It isn't clear from the description whether your setup has a hardware problem or a software problem. For example, the rationale for “I had to snip the RST leg from the shield” is unclear.
The comment in ladyAda's example, “Can alternately just connect to Arduino's reset pin”, means that it's suitable to hardware-reset the LCD at the same time the Arduino does a hardware reset. If the “RST leg from the shield” that you snipped is the LCD reset pin, as opposed to a pin driven by the small tactile reset switch on the 2.8" mcufriend shield, you probably should restore that pin. In other words, unsolder and remove the stub of the pin you snipped off, insert a new pin, and solder it in place.
Note, just reinstalling the pin might make things work. It's possible the LCD is sitting there in a permanently-reset state, due to its RST input hanging open. It's also possible the library is already driving RST properly but that drive isn't getting through, due to the missing pin. Whatever the case may be, with the pin in place you should be able to software-reset the LCD by pulsing A4. (Ie, with consecutive digitalWrite()
commands, in setup()
and before shield initialization, take A4 high and then low, or vice versa.)
Edit: If A4 isn't available for resetting the LCD (due to its use as the SDA signal for I2C, per comment) you might try adding a jumper wire from the shield's LCD_RS pin (above A4) to an available pin, and adjust the #define LCD_RESET
statement accordingly.
In general, to add a jumper wire, strip about 5 mm of each end of a short piece of #30 wire-wrap wire. Form a small hook at each end. Hold a hook onto the solder of the pin you wish to attach to and briefly heat the solder, letting the hook sink into the solder. If you don't have wire-wrap wire, use a single strand from some old stranded cable (eg, mouse or keyboard). Use thin heatshrink tubing or a bit of stripped-off cable insulation to insulate the jumper. To keep pins in place while soldering, seat the pins being worked on into an old disk-drive connector, or another shield, or if you have nothing else, an Uno.
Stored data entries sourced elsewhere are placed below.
`src/rtl/mips_pkg.sv`:
```
// Shared constants for the MIPS core front end: fetch-queue entry layout
// and the architectural reset PC.
package mips_pkg;

   localparam int ENTRY_W = 96;
   localparam logic [31:0] RESET_PC = 32'h0000_3000;

   // Entry layout, MSB to LSB: {pc, instr, pc_plus8}
   localparam int PC_LSB    = 64;
   localparam int INSTR_LSB = 32;
   localparam int PC8_LSB   = 0;

   function automatic logic [ENTRY_W-1:0] pack_entry(input logic [31:0] pc,
                                                     input logic [31:0] instr,
                                                     input logic [31:0] pc_plus8);
      logic [ENTRY_W-1:0] e;
      e = '0;
      e[PC_LSB +: 32]    = pc;
      e[INSTR_LSB +: 32] = instr;
      e[PC8_LSB +: 32]   = pc_plus8;
      return e;
   endfunction

endpackage

```
`src/rtl/fq_storage.sv`:
```
// Fetch-queue entry array: one synchronous write port, one asynchronous
// read port. Contents are don't-care after reset, so there is no reset.
module fq_storage
   import mips_pkg::*;
#(
   parameter int DEPTH = 2
) (
   input  logic                       clk,
   input  logic                       we,
   input  logic [$clog2(DEPTH)-1:0]   waddr,
   input  logic [ENTRY_W-1:0]         wdata,
   input  logic [$clog2(DEPTH)-1:0]   raddr,
   output logic [ENTRY_W-1:0]         rdata
);

   logic [ENTRY_W-1:0] mem [DEPTH];

   always_ff @(posedge clk) begin
      if (we) begin
         mem[waddr] <= wdata;
      end
   end

   assign rdata = mem[raddr];

endmodule

```
`src/rtl/if_fetch_queue.sv`:
```
// IF->ID fetch queue: circular buffer of {pc, instr, pc_plus8} with a
// valid/ready handshake on both sides and a single-cycle redirect flush.
module if_fetch_queue
   import mips_pkg::*;
#(
   parameter int DEPTH = 2
) (
   input  logic                     clk,
   input  logic                     rst_n,
   input  logic                     in_valid,
   input  logic [31:0]              in_pc,
   input  logic [31:0]              in_instr,
   input  logic [31:0]              in_pc_plus8,
   output logic                     in_ready,
   output logic                     out_valid,
   output logic [31:0]              out_pc,
   output logic [31:0]              out_instr,
   output logic [31:0]              out_pc_plus8,
   input  logic                     out_ready,
   input  logic                     flush,
   output logic [$clog2(DEPTH):0]   count
);

   localparam int AW = $clog2(DEPTH);
   localparam int CW = AW + 1;
   localparam logic [CW-1:0] FULL = CW'(DEPTH);

   logic [AW-1:0]      wr_ptr;
   logic [AW-1:0]      rd_ptr;
   logic               enq;
   logic               deq;
   logic [ENTRY_W-1:0] wr_entry;
   logic [ENTRY_W-1:0] rd_entry;

   // in_ready is purely a function of occupancy so the IFU PC enable never
   // sees a combinational path from the decode stall.
   assign in_ready  = (count != FULL);
   assign out_valid = (count != '0);
   assign enq       = in_valid && in_ready && !flush;
   assign deq       = out_valid && out_ready && !flush;
   assign wr_entry  = pack_entry(in_pc, in_instr, in_pc_plus8);

   fq_storage #(
      .DEPTH (DEPTH)
   ) u_storage (
      .clk   (clk),
      .we    (enq),
      .waddr (wr_ptr),
      .wdata (wr_entry),
      .raddr (rd_ptr),
      .rdata (rd_entry)
   );

   // Head fields are masked while empty so stale entries never reach ID.
   always_comb begin
      out_pc       = '0;
      out_instr    = '0;
      out_pc_plus8 = '0;
      if (out_valid) begin
         out_pc       = rd_entry[PC_LSB +: 32];
         out_instr    = rd_entry[INSTR_LSB +: 32];
         out_pc_plus8 = rd_entry[PC8_LSB +: 32];
      end
   end

   always_ff @(posedge clk or negedge rst_n) begin
      if (!rst_n) begin
         wr_ptr <= '0;
         rd_ptr <= '0;
         count  <= '0;
      end else if (flush) begin
         wr_ptr <= '0;
         rd_ptr <= '0;
         count  <= '0;
      end else begin
         if (enq) begin
            wr_ptr <= wr_ptr + AW'(1);
         end
         if (deq) begin
            rd_ptr <= rd_ptr + AW'(1);
         end
         case ({enq, deq})
            2'b10:   count <= count + CW'(1);
            2'b01:   count <= count - CW'(1);
            default: count <= count;
         endcase
      end
   end

endmodule

```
In your particular case, an mcufriend shield on an Uno, no pins are available unless you co-opt one of the SD-card-slot signals. But before doing that, it's probably worthwhile to try your original idea of wiring to the Uno's RESET pin. Your jumper would run from J3's second pin (A4) to J4's last pin (Reset), installed on the LCD side of the shield. You should be able to see the trace between the Reset pin and the Reset switch, when identifying the Reset pin.